No-one protested at the sight of Meehan lurching back to his corner at the end of four rounds and Janssen graphically waving the bout off.

Director of DKP boxing operations, Bobby Goodman led this reporter from press row towards the dressing room, ahead of the losing squad who were being grilled in the ring. Said Goodman: "Kali showed a lot of courage staying upright. He could have pulled out in the last week but chose not to.

"We shall have other chances for him in the future."

The night was a jarring debut at bigtime boxing for Australian pop singer, Shannon Noll, who went fourth man in Kali's corner, along with Tony Schwalger, Meehan's original coach.

Mark Janssen said: "We couldn't let Kali take more shots from the hardest puncher in the heavyweight division.I wasn't going to let him go out again and be finished off."

Rahman knocked then-universal heavyweight champion, Lennox Lewis cold in 2001.
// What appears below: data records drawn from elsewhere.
==> flow/design.v <==
module RegisterFile (
    input [4:0] read_reg1,
    input [4:0] read_reg2,
    input [4:0] write_reg,
    input [31:0] write_data,
    input write_enable,
    output [31:0] read_data1,
    output [31:0] read_data2
);
reg [31:0] registers [31:0];
assign read_data1 = registers[read_reg1];
assign read_data2 = registers[read_reg2];
always @(posedge write_enable) begin
    if (write_reg != 5'b0) begin
        registers[write_reg] <= write_data;
    end
end
endmodule
==> flow/run.sh <==
#!/bin/bash
# OpenROAD 26Q1-2900-gdf79404cd8, Yosys 0.63+post, stock flow scripts
make -C /OpenROAD-flow-scripts/flow DESIGN_CONFIG=/design/flow/config.mk WORK_HOME=/design/flow/orfs finish
==> flow/config.mk <==
export PLATFORM = sky130hd
export DESIGN_NAME = RegisterFile
export DESIGN_NICKNAME = RegisterFile
export VERILOG_FILES = /design/flow/design.v
export SDC_FILE = /design/flow/constraint.sdc
export NUM_CORES = 4
export LEC_CHECK = 1
export CORE_UTILIZATION = 30
==> flow/constraint.sdc <==
current_design RegisterFile

set clk_period 7.9
set clk_io_pct 0.2

create_clock -name clk0 -period $clk_period [get_ports {write_enable}]

set non_clock_inputs [all_inputs -no_clocks]
set_input_delay [expr $clk_period * $clk_io_pct] -clock clk0 $non_clock_inputs
set_output_delay [expr $clk_period * $clk_io_pct] -clock clk0 [all_outputs]
==> summary.txt <==
yosys + openroad results -> initial antenna violation count 5, DR pass1 iterations 5, hpwl dp 87400 um, layer with the highest usage met2, Synth Instances 3324, Comb power frac 10.1%, kind of start point of the critical path primary input, WP data required 6.32 ns, per-cell routed wire length 27.5 um, NetSw 2.86 mW, count of final max-slew check failures 0, CP bufs+invs 3, slowest CP cell clkdlybuf4s50_1, mean post-synth cell area 14.6 um2, post-synthesis sequential area ratio 63.4%, area grow syn2layout 15.1%, cts repair resizes 0, total negative setup slack 0 ns, Synth Flop Type edfxtp_1, Sw Share 23.7%, Post-CTS Hold Buffers 0, DRC 0, CTS sink cnt 1024, leakage power 20.0 nW, die width 404 um, Num CTS Buffers 101, clk buf depth 3, GR Layer Usage met3 14.9%, via count 30900, Port Buffers 111, placer congestion estimate 0.854, peak supply drop 0.153 mV, Worst-path clk slew 0.06 ns, yosys cell count 3324, largest net degree at the start of global routing 96, WL final 156000 um, Mapped Area 0.0485 mm2, fillers 15100, Highest Clock Rate 159 MHz, most frequent CP cell clkdlybuf4s50_1, critical path endpoint category output pin, worst rel slew slack 39.8%, #FFs+latches synth 1024, postcts setup bufs 0, Largest Register registers, min cycle time layout 6.29 ns, Pwr Density 216 mW/mm2, FP Rows 147, final hold slack 1.70 ns, Top-area cell share 63.4%, Pre-Place Util 30.2%, ys async rst share 0%, CP cell instances clkdlybuf4s50_1, and2b_4, buf_12, a22o_1, nor3_1, a31oi_1, nand3_1, clkdlybuf4s50_1, final setup violation count 0, number of flip-flops under the largest register name 1024, GRT met1 Usage 23.9%, Cell Type Count 26, H-tree Lvls 3, commonest cells in the netlist 1024 x edfxtp_1, 1024 x mux2i_1, 320 x a22oi_1, Placeable Area 0.161 mm2, Layout Cells excl Fill 5689, TritonCTS clock tree done, Internal 9.18 mW, cell type with the largest total area edfxtp_1, register share of total power 51.1%, drt via density 5.43, Final Hold Violating Endpoints 0, Log Warnings 26, share of layout cells above drive strength 1 8.95%, Total Routing Usage GR 20.0%, Die Size 0.163 mm2, flip-flops with a built-in enable 1024, initial DRC count 2031, Clock power frac 38.8%, status complete, no violations, Antenna Cells 0, Slew @ Worst Pin 0.900 ns, Root Buffer clkbuf_16, Setup CP Type primary input to output pin, placed cells 5503, first-pass GRT wire length 221000 um, CP top delay family buffers and inverters, worst min path class primary input to flip-flop, vias in the first global route 31700, io pins 112, RSZ-0062 raised after global routing false, Final Cycle Share 79.6%, post-route ant nets 0, met2 Use GR 29.3%, global-route congestion overflow total 0, Syn. warnings 1, chip area in the Yosys report 0.0485 mm2, Crit path arrival time 4.71 ns, die height 404 um, CP max FO 49, max-cap violations 0, largest registers registers x1024, Area contributors post-synth edfxtp_1 63%, mux2i_1 21%, a22oi_1 5.0%, nand3_1 2.3%, a21oi_1 1.3%, worst stage delay on the critical path 0.63 ns
cells by family after synthesis:
logic type / Yosys count / share of synthesized area [%]
muxes: 1024 / 21.1
AOI/OAI and AO/OA: 544 / 7.85
and+or+nand+nor: 476 / 4.64
DFF: 1024 / 63.4
other: 1 / 0.00774
buffers and inverters: 255 / 2.92
power by group through the flow:
stage	Clock, mW	Combinational [mW]	Sequential (mW)
4_1_cts	4.73	1.21	6.15
5_1_grt	4.94	1.29	6.16
6_report	4.67	1.21	6.15
worst paths after layout:
path / from / depth (start not counted) / endpoint
setup / recovery: read_reg1[0] / 8 / read_data1[28]
hold / removal: write_data[28] / 2 / registers[25][28]
area by class of cell:
class                      count  area, um2  share of cell area [%]
clock buffer                 125       2680                    4.81
multi-input combinational   2076      16700                    30.0
sequential                  1024      30700                    55.1
clock inverter                61        470                   0.844
timing repair buffer         243       2440                    4.37
tap                         2160       2700                    4.85
cells in the final DEF, fill, tap and decap left out, types with 4 or more instances in the layout:
master           synthesis  final
nor2b_4                  0      4
nand4_1                 32     32
a22oi_1                320    320
nand2_1                131    130
clkinv_1                 0     33
clkdlybuf4s50_1          0    109
bufinv_16                0      7
clkbuf_16                0    104
a22o_1                  64     64
edfxtp_1              1024   1024
buf_12                   0     26
a21oi_1                128    128
clkinv_2                 0     14
mux2i_1               1024   1024
nor2_4                   0     34
clkbuf_1                98     21
nor3_1                  32     32
buf_4                   50    106
conb_1                   1     32
a31oi_1                 32     32
nand3_1                225    225
routing by layer:
layer	vias to the layer above	part of all wire, %
met1	15300	35
met3	282	18
met2	1830	45
met4	12	2.6
met5	-	0.086
li1	13500	-
stage by stage:
| stage | area, um2 | utilization (%) | setup WS [ns] | total power [mW] |
|---|---|---|---|---|
| final | 55800 | 34.7 | 1.61 | 12.0 |
| after global routing | 55800 | 34.7 | 1.52 | 12.4 |
| after CTS | 55800 | 34.7 | 1.69 | 12.1 |
| after detailed placement | 52600 | 32.8 | 1.69 | 7.48 |
| after global placement | 52600 | 32.8 | 1.72 | 7.47 |
| after floorplan | 48600 | - | 3.68 | 6.91 |
Power and IR drop assume default switching activity.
This Garden win takes him to No 1 contender for both WBC and WBA heavyweight titles.


Angry over Andrej

Seventh Avenue was a roar of angry Poles as we left the Garden at half an hour after midnight. The last heavyweight fight had been awarded to John Ruiz over Andrej Golota, two judges to one, in a 12-round defence of Ruiz's WBA title.

This reporter had Golota three points up in a roughhouse encounter in which Ruiz was close to finished by two knockdowns in round two.
The celebrated author of the definitive biography on Muhammad Ali, said he scored it even. Famed fight caller, Colonel Bob Sheridan, told me he had Golota by a point, but an unusual four rounds even.

Another split decision some heckled was that given to Chris Byrd defending his IBF heavyweight title against the giant, Jameel McCline . Little Byrd's win was well earned in this reporter's book: Big Mac ran out of steam in the second half against the doughty little southpaw.

Evander Holyfield took a pasting over 12 rounds from the agile Larry Donald, in a bout that put an end to Evander's dream of taking his Ali-outsoaring feat of four-time heavyweight champion to fabulous five times.